• Your goal:
Search the data for the word "asynchronous" and copy every line where it occurs.

• Exercise input:
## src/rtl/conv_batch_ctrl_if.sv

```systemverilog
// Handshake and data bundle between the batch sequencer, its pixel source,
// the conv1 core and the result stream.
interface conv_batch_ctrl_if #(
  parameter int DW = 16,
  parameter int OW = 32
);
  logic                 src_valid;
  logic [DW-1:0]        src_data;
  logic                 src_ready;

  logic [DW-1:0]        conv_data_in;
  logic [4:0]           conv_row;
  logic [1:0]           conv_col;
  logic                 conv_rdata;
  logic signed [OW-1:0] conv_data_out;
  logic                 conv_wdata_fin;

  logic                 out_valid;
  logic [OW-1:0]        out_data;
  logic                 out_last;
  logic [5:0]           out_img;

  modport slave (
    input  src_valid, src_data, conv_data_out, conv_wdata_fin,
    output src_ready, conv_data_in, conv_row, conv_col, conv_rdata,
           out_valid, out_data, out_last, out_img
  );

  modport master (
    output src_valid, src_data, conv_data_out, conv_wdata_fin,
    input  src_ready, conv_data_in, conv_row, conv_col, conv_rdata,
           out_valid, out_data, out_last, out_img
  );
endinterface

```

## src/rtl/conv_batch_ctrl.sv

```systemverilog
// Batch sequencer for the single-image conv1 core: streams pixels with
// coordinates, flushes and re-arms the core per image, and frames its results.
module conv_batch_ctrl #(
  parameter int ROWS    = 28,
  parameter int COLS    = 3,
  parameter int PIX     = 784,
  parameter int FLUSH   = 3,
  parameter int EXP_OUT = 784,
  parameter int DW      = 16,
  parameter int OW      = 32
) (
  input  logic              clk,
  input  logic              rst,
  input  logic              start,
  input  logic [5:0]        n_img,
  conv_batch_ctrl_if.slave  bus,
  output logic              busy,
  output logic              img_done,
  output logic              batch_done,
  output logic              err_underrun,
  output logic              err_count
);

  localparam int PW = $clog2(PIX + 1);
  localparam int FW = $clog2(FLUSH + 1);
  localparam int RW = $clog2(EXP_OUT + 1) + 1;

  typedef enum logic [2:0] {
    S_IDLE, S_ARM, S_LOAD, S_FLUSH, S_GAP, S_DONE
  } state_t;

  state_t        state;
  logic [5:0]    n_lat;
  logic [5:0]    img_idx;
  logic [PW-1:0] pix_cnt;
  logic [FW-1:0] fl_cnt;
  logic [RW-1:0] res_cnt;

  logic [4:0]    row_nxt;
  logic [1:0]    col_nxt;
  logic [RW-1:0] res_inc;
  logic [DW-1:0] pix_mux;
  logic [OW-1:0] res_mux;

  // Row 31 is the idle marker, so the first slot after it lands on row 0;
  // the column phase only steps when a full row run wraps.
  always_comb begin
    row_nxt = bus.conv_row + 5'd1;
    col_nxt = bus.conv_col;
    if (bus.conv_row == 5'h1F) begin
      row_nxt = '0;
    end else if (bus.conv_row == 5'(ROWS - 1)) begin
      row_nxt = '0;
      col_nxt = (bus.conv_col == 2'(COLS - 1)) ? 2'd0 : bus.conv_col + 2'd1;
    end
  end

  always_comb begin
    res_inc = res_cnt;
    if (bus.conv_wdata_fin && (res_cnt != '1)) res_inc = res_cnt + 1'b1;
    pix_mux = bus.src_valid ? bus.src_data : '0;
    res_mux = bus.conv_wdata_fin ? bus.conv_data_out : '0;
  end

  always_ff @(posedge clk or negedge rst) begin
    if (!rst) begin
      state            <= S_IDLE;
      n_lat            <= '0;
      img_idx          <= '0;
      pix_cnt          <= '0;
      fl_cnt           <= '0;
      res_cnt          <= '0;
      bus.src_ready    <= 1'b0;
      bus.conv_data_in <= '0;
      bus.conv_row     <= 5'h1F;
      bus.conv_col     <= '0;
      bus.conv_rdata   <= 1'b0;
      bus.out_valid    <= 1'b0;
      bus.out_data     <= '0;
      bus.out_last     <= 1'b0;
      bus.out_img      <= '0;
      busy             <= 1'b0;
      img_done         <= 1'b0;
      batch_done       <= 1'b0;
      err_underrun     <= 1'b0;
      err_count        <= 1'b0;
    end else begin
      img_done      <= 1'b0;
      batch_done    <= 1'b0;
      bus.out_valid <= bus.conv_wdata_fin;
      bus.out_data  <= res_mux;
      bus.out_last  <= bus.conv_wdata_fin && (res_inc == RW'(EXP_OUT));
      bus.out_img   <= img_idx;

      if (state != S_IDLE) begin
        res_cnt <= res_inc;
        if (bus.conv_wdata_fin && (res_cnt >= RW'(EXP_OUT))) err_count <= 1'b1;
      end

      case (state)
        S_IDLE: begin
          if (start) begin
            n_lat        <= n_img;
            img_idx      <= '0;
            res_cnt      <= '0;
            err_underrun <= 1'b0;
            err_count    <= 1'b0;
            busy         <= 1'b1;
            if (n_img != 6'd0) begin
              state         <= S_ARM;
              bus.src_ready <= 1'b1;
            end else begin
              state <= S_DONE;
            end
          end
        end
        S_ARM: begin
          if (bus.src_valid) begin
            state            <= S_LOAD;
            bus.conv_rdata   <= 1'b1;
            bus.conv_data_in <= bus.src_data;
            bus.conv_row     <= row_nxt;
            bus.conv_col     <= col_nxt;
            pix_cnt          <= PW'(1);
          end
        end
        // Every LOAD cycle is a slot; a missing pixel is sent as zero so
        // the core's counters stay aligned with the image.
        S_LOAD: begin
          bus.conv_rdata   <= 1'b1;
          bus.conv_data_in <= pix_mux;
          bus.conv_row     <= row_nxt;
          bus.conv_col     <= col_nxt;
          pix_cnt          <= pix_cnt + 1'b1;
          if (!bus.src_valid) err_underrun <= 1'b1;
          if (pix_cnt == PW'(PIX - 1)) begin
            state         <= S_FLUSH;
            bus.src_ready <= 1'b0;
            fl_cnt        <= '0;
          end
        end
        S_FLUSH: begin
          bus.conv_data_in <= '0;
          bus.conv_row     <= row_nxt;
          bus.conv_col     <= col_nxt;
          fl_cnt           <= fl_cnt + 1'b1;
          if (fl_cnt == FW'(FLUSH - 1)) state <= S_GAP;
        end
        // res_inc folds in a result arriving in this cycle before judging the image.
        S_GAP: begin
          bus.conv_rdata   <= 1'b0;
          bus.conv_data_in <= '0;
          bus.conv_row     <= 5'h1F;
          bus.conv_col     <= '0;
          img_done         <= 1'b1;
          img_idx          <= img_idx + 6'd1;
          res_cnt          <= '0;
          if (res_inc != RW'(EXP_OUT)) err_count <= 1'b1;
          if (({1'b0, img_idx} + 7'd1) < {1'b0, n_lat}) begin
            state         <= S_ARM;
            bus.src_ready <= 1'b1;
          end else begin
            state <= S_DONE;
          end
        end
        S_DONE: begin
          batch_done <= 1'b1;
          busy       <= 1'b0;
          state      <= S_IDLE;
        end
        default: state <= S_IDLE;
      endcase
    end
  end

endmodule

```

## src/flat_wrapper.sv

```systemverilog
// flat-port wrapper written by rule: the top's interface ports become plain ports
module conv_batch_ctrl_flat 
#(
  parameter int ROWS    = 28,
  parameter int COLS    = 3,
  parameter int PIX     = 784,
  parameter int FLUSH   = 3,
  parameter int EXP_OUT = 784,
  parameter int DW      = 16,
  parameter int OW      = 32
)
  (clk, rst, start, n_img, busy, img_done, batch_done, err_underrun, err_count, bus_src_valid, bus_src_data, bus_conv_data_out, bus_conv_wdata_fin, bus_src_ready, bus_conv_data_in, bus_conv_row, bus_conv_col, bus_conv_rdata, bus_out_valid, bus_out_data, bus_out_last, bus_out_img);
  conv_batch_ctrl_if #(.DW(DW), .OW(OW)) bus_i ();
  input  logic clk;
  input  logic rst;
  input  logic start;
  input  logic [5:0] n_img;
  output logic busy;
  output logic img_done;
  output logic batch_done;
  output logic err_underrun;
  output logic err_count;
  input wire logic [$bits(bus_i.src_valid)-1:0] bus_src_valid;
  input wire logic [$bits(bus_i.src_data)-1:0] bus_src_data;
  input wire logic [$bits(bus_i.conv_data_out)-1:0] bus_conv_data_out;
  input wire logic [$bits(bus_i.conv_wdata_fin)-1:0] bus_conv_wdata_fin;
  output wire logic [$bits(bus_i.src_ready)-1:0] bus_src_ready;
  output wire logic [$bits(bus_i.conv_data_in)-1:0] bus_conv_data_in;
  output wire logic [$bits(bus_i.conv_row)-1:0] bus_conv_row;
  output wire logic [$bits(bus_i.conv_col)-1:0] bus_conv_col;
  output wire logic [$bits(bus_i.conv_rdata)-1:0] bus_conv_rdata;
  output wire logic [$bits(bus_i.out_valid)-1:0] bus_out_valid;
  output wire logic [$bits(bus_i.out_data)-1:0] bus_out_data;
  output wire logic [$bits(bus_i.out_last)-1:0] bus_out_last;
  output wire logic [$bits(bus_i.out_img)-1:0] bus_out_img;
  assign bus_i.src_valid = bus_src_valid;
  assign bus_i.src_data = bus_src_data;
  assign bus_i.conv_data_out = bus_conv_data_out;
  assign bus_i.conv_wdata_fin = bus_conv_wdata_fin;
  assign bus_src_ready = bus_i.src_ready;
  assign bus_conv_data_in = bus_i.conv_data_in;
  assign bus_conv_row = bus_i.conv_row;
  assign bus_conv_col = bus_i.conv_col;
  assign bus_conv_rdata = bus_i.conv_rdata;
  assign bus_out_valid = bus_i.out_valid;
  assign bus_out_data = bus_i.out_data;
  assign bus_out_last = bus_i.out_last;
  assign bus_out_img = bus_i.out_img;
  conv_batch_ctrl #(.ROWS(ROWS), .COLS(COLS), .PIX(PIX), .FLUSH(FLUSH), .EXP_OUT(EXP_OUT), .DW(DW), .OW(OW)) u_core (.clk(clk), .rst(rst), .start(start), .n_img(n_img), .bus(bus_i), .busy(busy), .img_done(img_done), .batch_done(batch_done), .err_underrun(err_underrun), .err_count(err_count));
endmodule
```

---

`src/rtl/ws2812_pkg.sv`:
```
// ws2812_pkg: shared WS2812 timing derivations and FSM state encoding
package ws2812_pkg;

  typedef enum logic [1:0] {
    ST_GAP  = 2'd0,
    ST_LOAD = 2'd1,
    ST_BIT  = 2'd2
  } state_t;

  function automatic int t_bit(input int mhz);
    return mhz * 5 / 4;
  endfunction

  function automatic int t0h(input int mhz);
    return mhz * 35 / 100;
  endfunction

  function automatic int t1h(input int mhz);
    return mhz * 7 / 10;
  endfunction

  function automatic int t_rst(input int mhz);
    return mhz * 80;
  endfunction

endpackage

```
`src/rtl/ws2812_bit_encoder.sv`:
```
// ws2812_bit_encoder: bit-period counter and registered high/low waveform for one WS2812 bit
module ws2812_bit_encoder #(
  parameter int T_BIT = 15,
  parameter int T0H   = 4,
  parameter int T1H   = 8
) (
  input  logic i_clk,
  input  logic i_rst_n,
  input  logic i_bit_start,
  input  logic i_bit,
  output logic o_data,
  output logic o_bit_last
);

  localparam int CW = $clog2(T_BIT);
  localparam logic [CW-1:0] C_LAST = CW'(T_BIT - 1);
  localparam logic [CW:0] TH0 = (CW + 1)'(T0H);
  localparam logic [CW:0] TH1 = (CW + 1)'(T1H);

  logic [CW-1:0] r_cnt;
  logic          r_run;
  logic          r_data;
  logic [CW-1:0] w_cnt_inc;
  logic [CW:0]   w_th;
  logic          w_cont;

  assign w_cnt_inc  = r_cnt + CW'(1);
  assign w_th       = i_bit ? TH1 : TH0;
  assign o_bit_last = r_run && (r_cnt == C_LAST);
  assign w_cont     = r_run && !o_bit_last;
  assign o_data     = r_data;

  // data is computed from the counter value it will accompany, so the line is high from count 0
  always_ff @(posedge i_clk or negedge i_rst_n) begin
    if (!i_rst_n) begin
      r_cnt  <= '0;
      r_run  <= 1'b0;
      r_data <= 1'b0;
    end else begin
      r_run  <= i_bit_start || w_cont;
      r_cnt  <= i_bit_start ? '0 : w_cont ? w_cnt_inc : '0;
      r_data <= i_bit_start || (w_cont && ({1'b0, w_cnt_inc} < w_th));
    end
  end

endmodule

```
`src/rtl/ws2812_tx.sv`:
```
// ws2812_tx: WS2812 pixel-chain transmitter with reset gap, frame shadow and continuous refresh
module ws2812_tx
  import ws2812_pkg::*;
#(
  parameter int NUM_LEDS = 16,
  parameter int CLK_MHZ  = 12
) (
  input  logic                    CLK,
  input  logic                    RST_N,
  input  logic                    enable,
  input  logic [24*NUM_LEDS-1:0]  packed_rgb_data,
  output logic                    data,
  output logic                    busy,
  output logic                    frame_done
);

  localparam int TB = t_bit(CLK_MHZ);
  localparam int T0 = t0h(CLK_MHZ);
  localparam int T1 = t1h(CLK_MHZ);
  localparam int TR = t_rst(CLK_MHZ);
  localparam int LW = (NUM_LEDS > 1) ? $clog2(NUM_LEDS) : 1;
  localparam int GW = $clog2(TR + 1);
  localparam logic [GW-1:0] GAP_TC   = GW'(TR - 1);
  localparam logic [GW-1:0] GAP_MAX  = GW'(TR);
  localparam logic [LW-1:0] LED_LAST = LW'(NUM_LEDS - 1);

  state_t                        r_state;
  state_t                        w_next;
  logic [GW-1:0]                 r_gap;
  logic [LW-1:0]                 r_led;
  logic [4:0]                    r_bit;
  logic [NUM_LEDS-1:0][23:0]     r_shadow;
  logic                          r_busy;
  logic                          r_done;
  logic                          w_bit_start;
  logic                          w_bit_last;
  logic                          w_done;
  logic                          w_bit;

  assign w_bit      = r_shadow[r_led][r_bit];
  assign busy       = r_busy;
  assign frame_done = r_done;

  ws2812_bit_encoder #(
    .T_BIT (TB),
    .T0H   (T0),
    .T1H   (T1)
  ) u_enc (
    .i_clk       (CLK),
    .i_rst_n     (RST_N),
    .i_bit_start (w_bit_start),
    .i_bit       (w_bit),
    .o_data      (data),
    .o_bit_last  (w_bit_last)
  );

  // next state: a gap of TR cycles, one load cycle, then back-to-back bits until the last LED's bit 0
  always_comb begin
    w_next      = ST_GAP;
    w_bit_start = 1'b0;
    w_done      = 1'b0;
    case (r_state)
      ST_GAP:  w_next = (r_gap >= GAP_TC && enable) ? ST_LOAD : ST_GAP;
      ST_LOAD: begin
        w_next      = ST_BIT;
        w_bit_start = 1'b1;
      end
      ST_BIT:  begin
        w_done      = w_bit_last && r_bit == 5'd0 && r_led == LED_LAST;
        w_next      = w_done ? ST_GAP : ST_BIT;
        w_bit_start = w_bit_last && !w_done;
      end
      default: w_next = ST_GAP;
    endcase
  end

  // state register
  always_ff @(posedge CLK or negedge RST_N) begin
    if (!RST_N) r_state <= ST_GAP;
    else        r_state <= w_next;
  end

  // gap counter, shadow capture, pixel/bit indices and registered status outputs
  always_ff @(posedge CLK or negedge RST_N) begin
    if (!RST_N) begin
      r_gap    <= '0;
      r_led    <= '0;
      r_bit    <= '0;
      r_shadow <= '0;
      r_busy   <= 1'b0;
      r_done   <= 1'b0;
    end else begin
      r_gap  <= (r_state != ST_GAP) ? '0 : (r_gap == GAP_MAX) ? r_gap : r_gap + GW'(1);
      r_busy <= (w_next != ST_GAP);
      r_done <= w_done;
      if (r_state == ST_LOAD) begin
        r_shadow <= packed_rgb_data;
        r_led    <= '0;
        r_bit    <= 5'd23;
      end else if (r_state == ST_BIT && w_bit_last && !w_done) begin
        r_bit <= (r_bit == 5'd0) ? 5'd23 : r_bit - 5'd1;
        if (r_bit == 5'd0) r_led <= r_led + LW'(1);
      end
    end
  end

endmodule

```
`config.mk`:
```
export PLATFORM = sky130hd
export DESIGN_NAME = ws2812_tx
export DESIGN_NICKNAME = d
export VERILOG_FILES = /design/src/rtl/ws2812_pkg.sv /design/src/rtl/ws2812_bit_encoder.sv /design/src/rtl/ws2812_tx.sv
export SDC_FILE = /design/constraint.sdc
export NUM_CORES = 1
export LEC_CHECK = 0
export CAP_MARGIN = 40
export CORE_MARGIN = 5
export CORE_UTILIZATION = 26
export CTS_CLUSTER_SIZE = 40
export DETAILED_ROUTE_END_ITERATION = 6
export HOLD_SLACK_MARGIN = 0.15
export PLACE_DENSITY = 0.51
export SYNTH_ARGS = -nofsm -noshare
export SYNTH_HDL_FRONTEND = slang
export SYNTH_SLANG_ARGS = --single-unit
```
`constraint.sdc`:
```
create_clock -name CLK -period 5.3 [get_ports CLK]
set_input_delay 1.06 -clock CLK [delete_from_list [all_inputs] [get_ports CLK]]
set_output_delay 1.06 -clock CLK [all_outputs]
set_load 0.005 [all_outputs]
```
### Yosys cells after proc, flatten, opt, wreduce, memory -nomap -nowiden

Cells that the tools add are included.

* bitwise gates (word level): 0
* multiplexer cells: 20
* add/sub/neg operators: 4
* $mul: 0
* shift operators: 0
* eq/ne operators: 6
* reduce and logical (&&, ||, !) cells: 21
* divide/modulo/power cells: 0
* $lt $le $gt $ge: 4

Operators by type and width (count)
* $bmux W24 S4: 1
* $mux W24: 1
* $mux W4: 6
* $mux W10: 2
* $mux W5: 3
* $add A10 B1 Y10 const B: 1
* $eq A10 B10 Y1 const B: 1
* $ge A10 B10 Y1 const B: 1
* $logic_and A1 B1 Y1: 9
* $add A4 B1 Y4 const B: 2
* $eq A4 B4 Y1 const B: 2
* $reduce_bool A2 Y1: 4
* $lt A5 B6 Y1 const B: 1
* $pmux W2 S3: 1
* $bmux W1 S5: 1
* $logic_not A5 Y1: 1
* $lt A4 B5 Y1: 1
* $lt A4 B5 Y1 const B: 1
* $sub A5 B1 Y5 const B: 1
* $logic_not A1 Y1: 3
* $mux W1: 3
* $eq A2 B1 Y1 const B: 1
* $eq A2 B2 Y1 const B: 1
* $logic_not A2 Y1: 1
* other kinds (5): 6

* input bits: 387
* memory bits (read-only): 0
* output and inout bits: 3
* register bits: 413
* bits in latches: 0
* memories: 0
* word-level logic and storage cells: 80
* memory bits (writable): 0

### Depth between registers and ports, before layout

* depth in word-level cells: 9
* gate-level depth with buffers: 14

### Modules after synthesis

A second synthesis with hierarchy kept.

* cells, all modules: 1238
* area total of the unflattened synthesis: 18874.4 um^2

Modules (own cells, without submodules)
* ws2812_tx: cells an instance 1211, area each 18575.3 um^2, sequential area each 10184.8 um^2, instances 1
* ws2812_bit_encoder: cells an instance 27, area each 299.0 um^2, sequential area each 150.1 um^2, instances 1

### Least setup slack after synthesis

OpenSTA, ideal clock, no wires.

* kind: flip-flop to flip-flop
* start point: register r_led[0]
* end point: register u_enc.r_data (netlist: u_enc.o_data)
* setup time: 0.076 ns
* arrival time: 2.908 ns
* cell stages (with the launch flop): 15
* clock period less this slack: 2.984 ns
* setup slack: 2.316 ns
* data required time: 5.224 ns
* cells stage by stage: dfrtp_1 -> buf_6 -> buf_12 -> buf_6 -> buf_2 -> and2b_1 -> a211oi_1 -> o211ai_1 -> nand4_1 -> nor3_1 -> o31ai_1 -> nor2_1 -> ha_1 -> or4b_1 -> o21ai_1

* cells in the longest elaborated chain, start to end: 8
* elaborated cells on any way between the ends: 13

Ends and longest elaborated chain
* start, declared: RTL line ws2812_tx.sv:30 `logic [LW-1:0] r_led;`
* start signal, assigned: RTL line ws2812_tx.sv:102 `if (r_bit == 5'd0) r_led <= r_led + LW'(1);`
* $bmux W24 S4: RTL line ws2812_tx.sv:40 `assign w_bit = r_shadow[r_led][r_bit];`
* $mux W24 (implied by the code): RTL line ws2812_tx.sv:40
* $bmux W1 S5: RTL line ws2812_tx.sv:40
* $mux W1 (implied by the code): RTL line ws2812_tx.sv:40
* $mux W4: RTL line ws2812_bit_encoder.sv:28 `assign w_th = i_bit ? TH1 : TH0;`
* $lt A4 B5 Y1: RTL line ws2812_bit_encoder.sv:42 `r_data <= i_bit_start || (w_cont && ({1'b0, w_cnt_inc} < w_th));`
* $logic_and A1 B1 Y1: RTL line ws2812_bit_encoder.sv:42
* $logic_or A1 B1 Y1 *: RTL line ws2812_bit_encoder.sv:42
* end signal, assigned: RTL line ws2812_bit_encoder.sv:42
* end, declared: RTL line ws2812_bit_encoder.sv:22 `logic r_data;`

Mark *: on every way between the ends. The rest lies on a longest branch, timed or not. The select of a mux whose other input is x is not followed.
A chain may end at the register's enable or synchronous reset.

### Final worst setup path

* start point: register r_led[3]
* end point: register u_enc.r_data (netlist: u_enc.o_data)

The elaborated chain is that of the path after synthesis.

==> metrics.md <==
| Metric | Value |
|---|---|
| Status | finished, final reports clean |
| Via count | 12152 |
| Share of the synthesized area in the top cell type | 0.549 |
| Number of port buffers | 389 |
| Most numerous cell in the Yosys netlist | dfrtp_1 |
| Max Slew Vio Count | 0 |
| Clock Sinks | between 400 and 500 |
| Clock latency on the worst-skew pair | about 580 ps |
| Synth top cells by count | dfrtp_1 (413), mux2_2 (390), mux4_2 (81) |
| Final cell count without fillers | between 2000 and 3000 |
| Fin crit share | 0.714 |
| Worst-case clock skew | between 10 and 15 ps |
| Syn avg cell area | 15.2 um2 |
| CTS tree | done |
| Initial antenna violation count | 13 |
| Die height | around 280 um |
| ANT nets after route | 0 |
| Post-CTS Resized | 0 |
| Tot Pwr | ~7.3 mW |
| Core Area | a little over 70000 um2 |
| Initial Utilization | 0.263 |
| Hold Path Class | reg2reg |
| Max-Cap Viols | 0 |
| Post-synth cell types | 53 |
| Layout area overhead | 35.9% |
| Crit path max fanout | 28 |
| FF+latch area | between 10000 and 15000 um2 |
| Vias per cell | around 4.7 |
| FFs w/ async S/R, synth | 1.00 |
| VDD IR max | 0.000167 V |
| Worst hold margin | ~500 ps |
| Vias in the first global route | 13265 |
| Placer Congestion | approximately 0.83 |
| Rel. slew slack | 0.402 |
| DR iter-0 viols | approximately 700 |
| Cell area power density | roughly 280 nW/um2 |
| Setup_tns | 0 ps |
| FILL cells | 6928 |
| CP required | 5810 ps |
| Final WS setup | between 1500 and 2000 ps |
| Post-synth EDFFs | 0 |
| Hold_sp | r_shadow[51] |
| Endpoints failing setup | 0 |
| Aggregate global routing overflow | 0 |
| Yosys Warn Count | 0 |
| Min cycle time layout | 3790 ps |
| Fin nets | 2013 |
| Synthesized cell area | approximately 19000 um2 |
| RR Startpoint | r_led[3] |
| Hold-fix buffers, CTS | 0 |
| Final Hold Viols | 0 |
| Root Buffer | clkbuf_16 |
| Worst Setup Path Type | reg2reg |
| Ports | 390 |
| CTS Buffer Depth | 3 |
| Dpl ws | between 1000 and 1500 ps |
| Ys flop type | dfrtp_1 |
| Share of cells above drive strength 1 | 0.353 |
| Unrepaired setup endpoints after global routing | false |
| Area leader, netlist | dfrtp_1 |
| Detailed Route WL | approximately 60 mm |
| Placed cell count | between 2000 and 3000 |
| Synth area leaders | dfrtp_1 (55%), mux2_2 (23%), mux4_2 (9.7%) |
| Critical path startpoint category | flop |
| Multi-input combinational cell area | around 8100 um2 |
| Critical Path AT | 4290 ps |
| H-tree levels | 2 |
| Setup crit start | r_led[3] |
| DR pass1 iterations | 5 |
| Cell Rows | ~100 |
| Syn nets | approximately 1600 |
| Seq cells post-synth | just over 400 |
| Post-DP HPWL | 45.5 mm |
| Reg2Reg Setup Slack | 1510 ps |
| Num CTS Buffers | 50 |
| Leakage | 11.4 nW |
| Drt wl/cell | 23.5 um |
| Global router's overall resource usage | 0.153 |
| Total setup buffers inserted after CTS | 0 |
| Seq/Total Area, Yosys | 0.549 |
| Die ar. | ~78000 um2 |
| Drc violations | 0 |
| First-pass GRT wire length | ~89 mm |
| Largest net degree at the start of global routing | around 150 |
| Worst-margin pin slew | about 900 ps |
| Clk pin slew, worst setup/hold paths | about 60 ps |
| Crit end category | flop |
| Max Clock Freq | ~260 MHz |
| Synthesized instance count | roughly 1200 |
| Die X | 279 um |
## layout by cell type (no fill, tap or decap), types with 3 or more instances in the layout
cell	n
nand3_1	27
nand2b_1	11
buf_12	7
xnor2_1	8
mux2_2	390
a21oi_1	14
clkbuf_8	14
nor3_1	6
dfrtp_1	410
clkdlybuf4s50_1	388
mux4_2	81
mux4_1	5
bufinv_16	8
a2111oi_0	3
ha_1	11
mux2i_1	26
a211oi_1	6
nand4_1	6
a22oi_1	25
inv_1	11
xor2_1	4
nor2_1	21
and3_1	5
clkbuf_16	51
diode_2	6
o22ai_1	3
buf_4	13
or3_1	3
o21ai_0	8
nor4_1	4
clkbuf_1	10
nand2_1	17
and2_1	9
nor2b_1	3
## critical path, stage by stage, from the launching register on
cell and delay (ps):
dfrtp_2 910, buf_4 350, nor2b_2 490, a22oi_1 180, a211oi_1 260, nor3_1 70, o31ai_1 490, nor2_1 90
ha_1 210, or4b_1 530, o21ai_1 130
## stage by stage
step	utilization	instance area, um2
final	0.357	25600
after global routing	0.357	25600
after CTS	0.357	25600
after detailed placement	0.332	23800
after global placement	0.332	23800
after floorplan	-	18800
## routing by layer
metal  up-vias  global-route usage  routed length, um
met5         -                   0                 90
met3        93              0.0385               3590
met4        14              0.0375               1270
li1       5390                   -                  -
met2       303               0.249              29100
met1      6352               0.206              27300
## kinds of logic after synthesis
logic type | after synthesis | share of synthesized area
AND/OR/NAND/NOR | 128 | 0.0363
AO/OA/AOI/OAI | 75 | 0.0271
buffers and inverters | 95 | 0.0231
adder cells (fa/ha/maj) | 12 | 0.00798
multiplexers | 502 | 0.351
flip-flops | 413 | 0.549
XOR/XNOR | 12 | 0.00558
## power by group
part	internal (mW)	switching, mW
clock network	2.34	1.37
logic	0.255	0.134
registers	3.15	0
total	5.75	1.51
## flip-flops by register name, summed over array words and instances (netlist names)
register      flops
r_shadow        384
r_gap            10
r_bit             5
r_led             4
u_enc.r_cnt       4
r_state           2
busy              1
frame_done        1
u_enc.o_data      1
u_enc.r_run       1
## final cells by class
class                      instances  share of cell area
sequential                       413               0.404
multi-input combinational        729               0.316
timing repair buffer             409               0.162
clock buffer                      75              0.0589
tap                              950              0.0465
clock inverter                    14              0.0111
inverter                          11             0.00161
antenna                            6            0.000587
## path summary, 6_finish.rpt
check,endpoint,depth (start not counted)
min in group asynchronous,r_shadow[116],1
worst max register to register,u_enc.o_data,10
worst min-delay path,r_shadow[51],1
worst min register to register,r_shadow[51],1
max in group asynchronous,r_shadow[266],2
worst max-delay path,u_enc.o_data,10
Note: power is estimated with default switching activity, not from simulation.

• Exercise result:
min in group asynchronous,r_shadow[116],1
max in group asynchronous,r_shadow[266],2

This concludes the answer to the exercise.